Why is a massive monument to a Native American so controversial?

Questions of legitimacy and motivations behind the Crazy Horse Memorial have persisted for nearly seventy years

 

Crazy Horse monument
A scale model depicting a completed Crazy Horse Memorial

 

In 1948, Korczak Ziolkowski began construction of the Crazy Horse Memorial in the Black Hills mountain range of South Dakota. If completed it would stand as the largest sculpture in the world, 641 feet long and 541 feet high.

Yet after eight decades of supposedly continuous work all that has been carved of this Native American chief atop his eponymous horse is his face and a hole bored through the mountain around where his armpit would be.

Crazy Horse May 2017

The Crazy Horse Memorial as of May 2017

 

The long delay and key role of Ziolkowski’s family in continuing the project has led to heated debate over who the Crazy Horse memorial is for, and whether there is even any desire to finish the sculpture.

The historic figure of Crazy Horse led victorious forces at the Battle of Little Bighorn and died in 1877 after being literally stabbed in the back by a federal soldier following his surrender.

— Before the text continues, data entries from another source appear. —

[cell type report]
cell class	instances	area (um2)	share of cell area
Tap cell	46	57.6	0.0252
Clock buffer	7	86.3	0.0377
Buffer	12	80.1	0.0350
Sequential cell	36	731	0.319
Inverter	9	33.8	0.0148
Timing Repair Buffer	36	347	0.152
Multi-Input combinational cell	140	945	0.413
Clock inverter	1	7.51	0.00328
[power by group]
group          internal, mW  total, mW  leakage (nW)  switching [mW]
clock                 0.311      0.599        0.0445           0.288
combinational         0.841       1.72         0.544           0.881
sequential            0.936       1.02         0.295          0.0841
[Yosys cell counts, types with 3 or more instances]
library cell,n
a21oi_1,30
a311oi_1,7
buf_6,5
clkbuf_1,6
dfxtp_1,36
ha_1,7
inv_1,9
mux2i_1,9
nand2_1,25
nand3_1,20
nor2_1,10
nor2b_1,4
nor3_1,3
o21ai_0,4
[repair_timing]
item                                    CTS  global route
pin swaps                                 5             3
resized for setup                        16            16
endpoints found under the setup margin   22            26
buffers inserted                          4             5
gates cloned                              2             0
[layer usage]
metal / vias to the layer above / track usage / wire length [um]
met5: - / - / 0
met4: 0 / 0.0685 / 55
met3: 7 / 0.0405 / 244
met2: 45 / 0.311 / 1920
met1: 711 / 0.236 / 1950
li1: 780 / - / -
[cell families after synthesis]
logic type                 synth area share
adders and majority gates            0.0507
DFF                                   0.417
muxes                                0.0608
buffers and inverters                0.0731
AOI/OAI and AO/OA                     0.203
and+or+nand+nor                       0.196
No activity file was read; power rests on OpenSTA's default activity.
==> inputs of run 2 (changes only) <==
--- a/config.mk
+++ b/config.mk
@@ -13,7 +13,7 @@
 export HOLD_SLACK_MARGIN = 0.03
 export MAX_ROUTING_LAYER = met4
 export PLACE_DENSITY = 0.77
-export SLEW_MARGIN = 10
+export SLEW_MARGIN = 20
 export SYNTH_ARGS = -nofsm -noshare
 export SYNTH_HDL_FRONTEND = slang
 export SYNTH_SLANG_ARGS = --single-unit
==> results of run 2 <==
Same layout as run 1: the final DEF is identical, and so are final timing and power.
--- config.mk ---
export PLATFORM = sky130hd
export DESIGN_NAME = arb_requester
export DESIGN_NICKNAME = d
export VERILOG_FILES = /design/src/rtl/arb_requester.sv
export SDC_FILE = /design/constraint.sdc
export NUM_CORES = 1
export LEC_CHECK = 0
export ABC_AREA = 1
export CORE_AREA = 4 4 72 74
export CTS_BUF_LIST = sky130_fd_sc_hd__clkbuf_4
export DETAILED_ROUTE_END_ITERATION = 12
export DIE_AREA = 0 0 76 78
export PLACE_DENSITY_LB_ADDON = 0.08
export SLEW_MARGIN = 20
export SYNTH_ARGS = -nofsm -noshare
export SYNTH_HDL_FRONTEND = slang
export SYNTH_SLANG_ARGS = --single-unit
--- constraint.sdc ---
create_clock -name clk -period 1.5 [get_ports clk]
set_input_delay 0.225 -clock clk [delete_from_list [all_inputs] [get_ports clk]]
set_output_delay 0.225 -clock clk [all_outputs]
set_load 0.02 [all_outputs]
--- src/rtl/arb_requester.sv ---
// Per-channel burst requester in front of an external fixed-priority arbiter.
// Optional per-channel starvation counters are enabled with ARB_REQUESTER_STARVE_EN.
module arb_requester #(
   parameter int NCH        = 4,
   parameter int LEN_W      = 4,
   parameter int STARVE_LIM = 16
) (
   input  logic                 clk,
   input  logic                 rst,
   input  logic [NCH-1:0]       cmd_valid,
   output logic [NCH-1:0]       cmd_ready,
   input  logic [NCH*LEN_W-1:0] cmd_len,
   output logic [NCH-1:0]       req,
   input  logic [NCH-1:0]       gnt,
   output logic [NCH-1:0]       beat,
   output logic [NCH-1:0]       done,
   output logic                 busy,
   output logic                 gnt_err,
   output logic [NCH-1:0]       starve
);

   // cmd_valid/cmd_ready: a command transfers on a cycle where both are high;
   // ready is high exactly while the channel is IDLE. req/gnt: req is registered,
   // gnt is the same-cycle answer and only a lone grant on a requesting channel counts.

   localparam logic [0:0] S_IDLE = 1'b0;
   localparam logic [0:0] S_REQ  = 1'b1;
   localparam int         RW     = LEN_W + 1;

   if (STARVE_LIM < 1) begin : g_bad_lim
      $error("STARVE_LIM must be at least 1");
   end

   logic [0:0]    state_q [NCH];
   logic [0:0]    state_d [NCH];
   logic [RW-1:0] rem_q   [NCH];
   logic [RW-1:0] rem_d   [NCH];
   logic          gnt_multi;
   logic          gnt_stray;
   logic [NCH-1:0] gnt_ok;
   logic [LEN_W-1:0] len_i;

   assign gnt_multi = (gnt & (gnt - NCH'(1))) != '0;
   assign gnt_stray = (gnt & ~req) != '0;
   // A multi-hot grant voids every bit; a stray bit is simply masked by req.
   assign gnt_ok    = (rst || gnt_multi) ? '0 : (gnt & req);
   assign gnt_err   = !rst && (gnt_multi || gnt_stray);
   assign beat      = gnt_ok;
   assign busy      = |req;

   always_comb begin
      len_i = '0;
      for (int i = 0; i < NCH; i++) begin
         state_d[i]   = state_q[i];
         rem_d[i]     = rem_q[i];
         req[i]       = (state_q[i] == S_REQ);
         cmd_ready[i] = (state_q[i] == S_IDLE);
         done[i]      = gnt_ok[i] && (rem_q[i] == RW'(1));
         len_i        = cmd_len[i*LEN_W +: LEN_W];
         case (state_q[i])
            S_IDLE: begin
               if (cmd_valid[i]) begin
                  state_d[i] = S_REQ;
                  // Length 0 stands for the full 2**LEN_W beats.
                  rem_d[i]   = (len_i == '0) ? {1'b1, {LEN_W{1'b0}}} : {1'b0, len_i};
               end
            end
            S_REQ: begin
               if (gnt_ok[i]) begin
                  rem_d[i] = rem_q[i] - RW'(1);
                  if (rem_q[i] == RW'(1)) state_d[i] = S_IDLE;
               end
            end
            default: state_d[i] = S_IDLE;
         endcase
      end
   end

   always_ff @(posedge clk) begin
      for (int i = 0; i < NCH; i++) begin
         if (rst) begin
            state_q[i] <= S_IDLE;
            rem_q[i]   <= '0;
         end else begin
            state_q[i] <= state_d[i];
            rem_q[i]   <= rem_d[i];
         end
      end
   end

`ifdef ARB_REQUESTER_STARVE_EN
   localparam int CW = $clog2(STARVE_LIM + 1);

   logic [CW-1:0] wait_q [NCH];
   logic [CW-1:0] wait_d [NCH];

   // Saturating wait count; any accepted grant or leaving REQ clears it.
   always_comb begin
      for (int i = 0; i < NCH; i++) begin
         wait_d[i] = '0;
         if (state_q[i] == S_REQ && !gnt_ok[i]) begin
            wait_d[i] = (wait_q[i] >= CW'(STARVE_LIM)) ? wait_q[i] : wait_q[i] + CW'(1);
         end
         starve[i] = (wait_q[i] >= CW'(STARVE_LIM));
      end
   end

   always_ff @(posedge clk) begin
      for (int i = 0; i < NCH; i++) begin
         if (rst) wait_q[i] <= '0;
         else     wait_q[i] <= wait_d[i];
      end
   end
`else
   assign starve = '0;
`endif

endmodule

==> results of run 1 <==
report_power, final:
group / switching [uW] / total [uW] / leakage, uW / internal (uW)
logic: 494 / 933 / 0.00137 / 439
clock network: 210 / 304 / 0.0000138 / 94.1
registers: 44.3 / 751 / 0.000203 / 707
through the flow:
step	worst slack (ps)	hold slack, ps	TNS (ps)	area (sq um)
6_report	-97.7	612	-205	3010
3_5_place_dp	-651	564	-8890	2810
5_1_grt	-194	593	-989	3010
3_3_place_gp	-639	554	-8330	2810
4_1_cts	-68.8	583	-160	2990
2_1_floorplan	146	294	0	2030
final cells by class:
type                       instances  area (sq um)  area share
clock buffer                       3          22.5     0.00749
inverter                          50           195      0.0649
multi-input combinational        236          1340       0.446
sequential                        24           495       0.165
tap                               54          67.6      0.0225
timing repair buffer             107           877       0.292
timing repair inverter             1          7.51     0.00250
sequential cells by signal (all words and copies together) (netlist names):
signal	count
rem_q	20
state_q	4
cells in the final DEF, fill, tap and decap left out, types with 2 or more instances in the layout:
cell and count:
buf_4 65, nand3_1 30, or2_2 2, nand3_4 4, inv_2 17, clkdlybuf4s15_1 2
a21oi_1 20, nand2_4 6, o21ai_1 2, nor2_1 35, clkinv_2 2, o21ai_0 11
ha_4 4, dfxtp_2 12, dfxtp_1 12, nand2_1 72, conb_1 4, ha_1 3
inv_1 29, inv_4 2, buf_6 5, nand2_2 11, nand4_1 6, clkbuf_4 3
dlygate4sd2_1 10, clkdlybuf4s50_1 20, nand3_2 4, buf_2 5, nor2_2 13, a21oi_2 2
worst max-delay path by stage:
stage,startpoint,endpoint
2_1_floorplan,state_q[3]$_SDFF_PP0_,gnt_err
3_3_place_gp,gnt[1],gnt_err
3_5_place_dp,gnt[2],gnt_err
4_1_cts,rem_q[3][1]$_SDFFE_PP0P_,done[3]
5_1_grt,rem_q[2][1]$_SDFFE_PP0P_,done[2]
6_report,rem_q[2][1]$_SDFFE_PP0P_,done[2]
layer usage:
layer,vias up,GRT usage
li1,1204,-
met1,979,0.233
met2,52,0.314
met3,4,0.0232
met4,0,0.0569
met5,-,0
critical path: cells and delay by family (launching register included):
kind | cells | cell delay (ps)
buffers and inverters | 3 | 300
and+or+nand+nor | 3 | 280
DFF | 1 | 350
adders and majority gates | 1 | 130
logic make-up after synthesis:
| kind of cell | count (synthesis) | synth area share |
|---|---|---|
| compound gates | 37 | 0.0931 |
| xor+xnor | 1 | 0.00435 |
| fa+ha+maj | 8 | 0.0497 |
| buf+inv | 63 | 0.140 |
| flops | 24 | 0.238 |
| other cells | 1 | 0.00186 |
| simple gates | 186 | 0.472 |
what timing repair did:
action	CTS	global route
gates cloned	1	0
gates resized for setup	91	16
setup endpoints to repair	18	17
buffers inserted	15	3
pin swaps	11	2
==> out/qor.yml, run 1 <==
status: "finished with violations"
violations: "negative setup slack"
root_buffer: "clkbuf_4"
ys_types: 26
cts_tree: "done"
path_clk_slew_ps: 140
finish.utilization: 0.654
yosys_warnings: 0
wl_um: 5440
worstPathRequired_ps: 1270
max-cap-violations: 0
skew_ps: 0.812
wl_met1_um: 2460
synth_area_sq_um: 2020
n_antenna_cell: 0
maxSlewViolCount: 0
layout.nets: 457
cp.arrival_ps: 1370
instances_no_fill: 475
fin_crit_sh: 1.07
synth-async-reset-ratio: 0
top_layer_used: "met4"
critical_path_class: "reg -> out"
worstPathMaxFanout: 2
drc: 0
yosysMostFrequentCell: "nand2_1"
synthFlopType: "dfxtp_1"
route.met2.wl_um: 2680
syn_inst: 320
grt_first_pass_wirelength_um: 9080
port_buffers: 43
r2r_cells: 9
setup_slack_ps: -97.7
min_from: "rem_q[1][2]$_SDFFE_PP0P_"
min_period_ps: 1600
grt_remaining_overflow: 0
cts_made_buffers: 3
total_leakage_power_uw: 0.00158
die_h_um: 78
dieWidth_um: 76
clock_latency_ps: 320
cp_slowest_cell: "dfxtp_2"
r2r_slack_ps: -20
fill_cells: 429
cts_hold_buffers: 0
synth_common_cells: "75 x nand2_1, 36 x nor2_1, 35 x inv_1"
crit_chain: "inv_2 -> ha_4 -> nand2_2 -> nor2_2 -> nand4_1 -> inv_1 -> buf_6"
initial_core_util: 0.438
pin_count: 48
cpPeakStageDelay_ps: 350
drive_gt1_frac: 0.382
r2r_end: "rem_q[1][4]$_SDFFE_PP0P_"
htree_levels: 1
rows: 25
synth_edf_count: 0
dpl.cell_count: 457
rsz0062_at_grt: "true"
cts_buffer_depth: 2
die_area_sq_um: 5930
viasPerCell: 4.71
core_sq_um: 4600
drtPass1Iterations: 4
hold_end: "rem_q[1][2]$_SDFFE_PP0P_"
endpoint_kind: "output port"
setup_viol: 5
r2r-start: "rem_q[1][1]$_SDFFE_PP0P_"
p_per_area_nw_per_um2: 662
ir_worst_vdd_uv: 361
area_growth_syn_to_layout_pct: 49.1
met3_length_um: 248
synth_top_cell_area_share: 0.238
holdPathStages: 4
postSynthAreaPerCell_sq_um: 6.30
hold_viol_final: 0
grt_max_degree: 13
netlist_top_cells_area: "dfxtp_1 24%, nand2_1 14%, nand3_1 7.4%, nor2_1 6.7%, inv_1 6.5%"
synth-seq-area-share: 0.238
grt_pass1_vias: 2093
antenna_found_initial: 0
drtIter0Drc: 83
hold_path_class: "reg -> reg"
start_kind: "register"
gp_congestion: 0.873
vias: 2239
total_power_uw: 1990
synth_top_cell_by_area: "dfxtp_1"
ant_nets: 0
routedWlPerCell_um: 11.4
grtUsageTotal: 0.182
ys_seq_elements: 24
max_freq_mhz: 626
post-dp-hpwl_um: 3890
clock-sinks: 24
Power figures use the tool's default switching activity.
==> run 2: changes to the inputs <==
CAP_MARGIN = 20   (was unset)
RECOVER_POWER = 100   (was unset)
==> run 2 against run 1 <==
The flow still finishes with violations (negative setup slack); routed wire length rose by 0.55%; clock skew hardly changed; cell count stayed put; core utilization shrank 0.57 points; count of clock-buffer cells in the layout is the same; critical path type unchanged.
==> out/qor.yml, run 2 (same netlist as run 1, synthesis figures left out) <==
grt_first_pass_wirelength_um: 9080  # unchanged
max_freq_mhz: 625  # -0.11%
total_power_uw: 1980  # -0.64%
status: "finished with violations"
maxSlewViolCount: 0  # unchanged
wl_um: 5470  # +0.55%
instances_no_fill: 475  # unchanged
skew_ps: 0.818  # +0.00566 ps
clock_latency_ps: 320  # about the same
layout.nets: 457  # unchanged
crit_chain: "inv_2 -> ha_4 -> nand2_2 -> nor2_2 -> nand4_1 -> inv_1 -> buf_6"
hold_viol_final: 0  # unchanged
largest_reg_flops: 20  # unchanged
worstPathMaxFanout: 2  # unchanged
cp.arrival_ps: 1370  # about the same
setup_viol: 6  # +1
clock-sinks: 24  # unchanged
max-cap-violations: 0  # unchanged
post-dp-hpwl_um: 3890  # unchanged
rows: 25  # unchanged
total_leakage_power_uw: 0.00158  # -0.53%
dieWidth_um: 76  # unchanged
viasPerCell: 4.70  # -0.27%
cts_tree: "done"
cts_made_buffers: 3  # unchanged
grt_pass1_vias: 2093  # unchanged
die_area_sq_um: 5930  # unchanged
gp_congestion: 0.873  # unchanged
cp_slowest_cell: "dfxtp_2"
core_sq_um: 4600  # unchanged
initial_core_util: 0.438  # unchanged
port_buffers: 43  # unchanged
cts_hold_buffers: 0  # unchanged
routedWlPerCell_um: 11.5  # +0.55%
grt_max_degree: 13  # unchanged
root_buffer: "clkbuf_4"
grt_remaining_overflow: 0  # unchanged
setup_slack_ps: -99.5  # -1.80 ps
p_per_area_nw_per_um2: 663  # +0.24%
drc: 0  # unchanged
n_antenna_cell: 0  # unchanged
drtPass1Iterations: 4  # unchanged
critical_path_class: "reg -> out"
ant_nets: 0  # unchanged
grtUsageTotal: 0.182  # unchanged
fin_crit_sh: 1.07  # +0.00120
cts_buffer_depth: 2  # unchanged
hold_path_class: "reg -> reg"
start_kind: "register"
rsz0062_at_grt: "true"
mostFrequentLayoutCell: "nand2_1"
reg.largest.list: "rem_q x20, state_q x4"
violations: "negative setup slack"
min_period_ps: 1600  # +1.80 ps
die_h_um: 78  # unchanged
dpl.cell_count: 457  # unchanged
htree_levels: 1  # unchanged
drive_gt1_frac: 0.354  # -0.0285
ir_worst_vdd_uv: 358  # -0.87%
top_register: "rem_q"
path_clk_slew_ps: 140  # about the same
endpoint_kind: "output port"
antenna_found_initial: 0  # unchanged
vias: 2233  # -0.27%
pin_count: 48  # unchanged
drtIter0Drc: 87  # +4.8%
layout_common_cells: "75 x nand2_1, 63 x buf_4, 35 x nor2_1, 32 x inv_1, 30 x nand3_1"
worstPathRequired_ps: 1270  # about the same
area_growth_syn_to_layout_pct: 47.8
cpPeakStageDelay_ps: 350  # about the same
run 2: cell type report:
cell class	instances	area [sq um]
flip-flops and latches	24	489
inverters	50	193
clock buffers	3	22.5
fillers	437	1620
well taps	54	67.6
repair buffers	107	872
multi-input cells	236	1330
repair inverters	1	7.51
run 2: where the power goes:
group          switching (uW)  leakage, uW  internal, uW
clock                     211    0.0000138          94.1
combinational             491      0.00136           433
sequential               42.1     0.000201           704
run 2: metrics by stage:
step / cell area, sq um / hold slack [ps] / util / worst slack, ps / TNS [ps]
final: 2980 / 612 / 0.648 / -99.5 / -275
after global routing: 2980 / 609 / 0.648 / -194 / -1530
after CTS: 2990 / 583 / 0.651 / -68.8 / -160
after detailed placement: 2810 / 564 / 0.611 / -651 / -8890
after global placement: 2810 / 554 / 0.611 / -639 / -8330
after floorplan: 2030 / 294 / - / 146 / 0
run 2: worst max-delay path: cells and delay by family, from the launching register on:
kind	cells	cell delay (ps)
fa+ha+maj	1	130
flops	1	350
simple gates	3	280
buf+inv	3	300
run 2: worst paths after layout:
| check | start | to | slack (ps) | depth (start not counted) |
|---|---|---|---|---|
| max | rem_q[2][1]$_SDFFE_PP0P_ | done[2] | -100 | 7 |
| min | rem_q[1][2]$_SDFFE_PP0P_ | rem_q[1][2]$_SDFFE_PP0P_ | 610 | 4 |
| max reg2reg | rem_q[1][1]$_SDFFE_PP0P_ | rem_q[1][4]$_SDFFE_PP0P_ | -40 | 9 |
| min reg2reg | rem_q[1][2]$_SDFFE_PP0P_ | rem_q[1][2]$_SDFFE_PP0P_ | 610 | 4 |
run 2: what timing repair did:
item,in CTS,in global routing
cloned,1,0
pin swaps,11,2
setup buffers,15,3
endpoints found under the hold margin,0,0
endpoints found under the setup margin,18,17
gates resized for setup,91,16
run 2: layer usage:
layer / global-route usage / share of wire / vias up
met5: 0 / 0 / -
met4: 0.0569 / 0.0080 / 0
met3: 0.0232 / 0.037 / 4
met2: 0.314 / 0.49 / 46
met1: 0.233 / 0.46 / 977
li1: - / - / 1206
==> run 3: changes to the inputs <==
clock period = 1.8 ns   (was 1.5 ns; I/O delays follow)
==> run 3 against run 2 <==
The flow now finishes without violations; via count shrank 9.6%; sequential cell count is the same; first-iteration DRC count shrank 32%; core utilization shrank 9.5 points; largest cell class unchanged.
==> out/qor.yml, run 3 (same netlist as run 1, synthesis figures left out) <==
status: "complete, no violations"
final_area_sq_um: 2540  # -15%
viasPerCell: 4.69  # -0.17%
critical_path_class: "in -> out"
cp.arrival_ps: 1440  # +70 ps
largest_reg_flops: 20  # unchanged
crit_chain: "clkdlybuf4s50_1 -> inv_4 -> nand3_4 -> inv_1 -> dlygate4sd2_1"
cts_tree: "done"
cts_hold_buffers: 0  # unchanged
holdPathStages: 2  # -2
post-dp-hpwl_um: 3720  # -4.4%
min_period_ps: 1710
clock-sinks: 24  # unchanged
rows: 25  # unchanged
skew_ps: 14.3  # +13.4 ps
drtPass1Iterations: 4  # unchanged
htree_levels: 1  # unchanged
grt_first_pass_wirelength_um: 8220  # -9.4%
p_per_area_nw_per_um2: 649  # -2.2%
gp_congestion: 0.820  # -6.0%
post_dp_cell_area_sq_um: 2580  # -8.3%
fill_cells: 500  # +14%
root_buffer: "clkbuf_4"
max_freq_mhz: 585
die_h_um: 78  # unchanged
max-cap-violations: 0  # unchanged
layout.nets: 411  # -10%
area_growth_syn_to_layout_pct: 26.1
clock_latency_ps: 330  # about the same
worstPathMaxFanout: 11  # +9
initial_core_util: 0.438  # unchanged
mostFrequentLayoutCell: "nand2_1"
path_clk_slew_ps: 160  # +20 ps
total_leakage_power_uw: 0.00135  # -15%
core_sq_um: 4600  # unchanged
worstPathRequired_ps: 1530  # +260 ps
grt_max_degree: 15  # +2
pin_count: 48  # unchanged
dieWidth_um: 76  # unchanged
setup_slack_ps: 90.8  # +190 ps
reg.largest.list: "rem_q x20, state_q x4"
crit_cells: 5  # -2
instances_no_fill: 430  # -9.5%
drc: 0  # unchanged
start_kind: "input port"
dpl.cell_count: 426  # -6.8%
antenna_found_initial: 0  # unchanged
post-cts-setup-buffer-count: 0  # -15
endpoint_kind: "output port"
routedWlPerCell_um: 11.0  # -4.3%
cts_buffer_depth: 2  # unchanged
die_area_sq_um: 5930  # unchanged
cp_slowest_cell: "clkdlybuf4s50_1"
wl_um: 4740  # -13%
hold_viol_final: 0  # unchanged
setup_viol: 0  # -6
grtUsageTotal: 0.164  # -0.0180
drive_gt1_frac: 0.194  # -0.160
grt_remaining_overflow: 0  # unchanged
top_register: "rem_q"
cp_num_buf_inv: 4  # +1
hold_path_class: "reg -> reg"
place_ws_ps: -407  # +244 ps
layout_common_cells: "75 x nand2_1, 39 x inv_1, 36 x nor2_1, 30 x nand3_1"
n_antenna_cell: 0  # unchanged
fin_crit_sh: 0.950
ant_nets: 0  # unchanged
port_buffers: 43  # unchanged
grt_pass1_vias: 1880  # -10%
cts_made_buffers: 3  # unchanged
ir_worst_vdd_uv: 291  # -19%
crit_family: "buffers and inverters"
vias: 2018  # -9.6%
rsz0062_at_grt: "false"
cpPeakStageDelay_ps: 480  # +130 ps
r2r_cells: 9  # unchanged
maxSlewViolCount: 0  # unchanged
drtIter0Drc: 59  # -32%
run 3: changes by cell type in the layout (fill, tap and decap cells not counted), sizes merged:
cell | previous run | this run
buf | 72 | 18
clkbuf | 6 | 15
clkdlybuf4s15 | 2 | 0
bufinv | 0 | 1
clkdlybuf4s50 | 20 | 21
clkinv | 3 | 2
clkinvlp | 1 | 0
dlygate4sd2 | 10 | 11
inv | 47 | 48
run 3: cell type report:
type	instances	area [sq um]	area share
Clock inverter	1	30.0	0.0118
Clock buffer	3	22.5	0.00886
Tap cell	54	67.6	0.0266
Sequential cell	24	483	0.190
Timing Repair Buffer	62	483	0.190
Inverter	50	193	0.0758
Multi-Input combinational cell	236	1260	0.497
run 3: worst min-delay path: stages, from the launching register on:
cell and delay (ps):
dfxtp_2 380, nand2_1 70, a21oi_1 60
run 3: per-stage QoR:
| stage | hold WS [ps] | util | setup TNS [ps] | power, uW |
|---|---|---|---|---|
| 5_1_grt | 540 | 0.553 | 0 | 1780 |
| 4_1_cts | 514 | 0.569 | 0 | 1680 |
| 3_3_place_gp | 535 | 0.561 | -3360 | 1280 |
| 2_1_floorplan | 339 | - | 0 | 1080 |
| 6_report | 524 | 0.553 | 0 | 1650 |
| 3_5_place_dp | 532 | 0.561 | -3360 | 1280 |
run 3: timing repair:
item | CTS | global route
gates resized for setup | 29 | 13
pin swaps | 1 | 0
endpoints found under the setup margin | 13 | 10
gates cloned | 0 | 0
hold endpoints to repair | 0 | 0
run 3: report_power, final:
part | switching [uW] | internal [uW]
clock | 185 | 225
sequential | 42.5 | 585
combinational | 357 | 256
run 3: layer usage:
layer | global-route usage | up-vias | wire length, um
met1 | 0.218 | 866 | 2340
met4 | 0.0480 | 0 | 45
met5 | 0 | - | 0
li1 | - | 1112 | -
met2 | 0.274 | 36 | 2180
met3 | 0.0232 | 4 | 168
run 3: final timing paths:
kind | start | end | slack, ps
setup / recovery | rst | beat[2] | 90
hold / removal | state_q[0]$_SDFF_PP0_ | state_q[0]$_SDFF_PP0_ | 520
setup reg to reg | rem_q[3][1]$_SDFFE_PP0P_ | rem_q[3][2]$_SDFFE_PP0P_ | 450
hold reg to reg | state_q[0]$_SDFF_PP0_ | state_q[0]$_SDFF_PP0_ | 520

That this monument to a figure legendary among the Lakota Indian community is located fifteen miles northeast of Mount Rushmore positions Crazy Horse as a counterweight to a sculpture of pure American pomposity and manifest destiny.

A controversy surrounding both Rushmore and the Crazy Horse Memorial is their carving from mountainsides sacred to the Native American community. Russell Means, an activist of the same Lakota tribe as Crazy Horse, considers his memorial a desecration akin to carving up Mount Zion.

Today, numerous descendants of Crazy Horse remain opposed to the idea of a giant sculpture. One reason is the humility of Crazy Horse, who was never known to be photographed and requested his burial site be kept anonymous. Another is that the memorial was commissioned by Lakota Chief Henry Standing Bear, without consulting Crazy Horse family members.

 

Korczak_Ziolkowski_and_Lakota_Chief_Henry_Standing_Bear,_kz_henry_48
Ziolkowski and Henry Standing Bear in front of the mountain, 1948

Ziolkowski died in 1982, but plans to complete the gargantuan sculpture live on through his family. His wife Ruth worked for the Crazy Horse Memorial Foundation until her death in 2014, and to this day many of his children and grandchildren are involved with the project. Income from visitors to the site, which includes a museum and learning centre, amounts to around $15 million a year (Native Americans have free admission).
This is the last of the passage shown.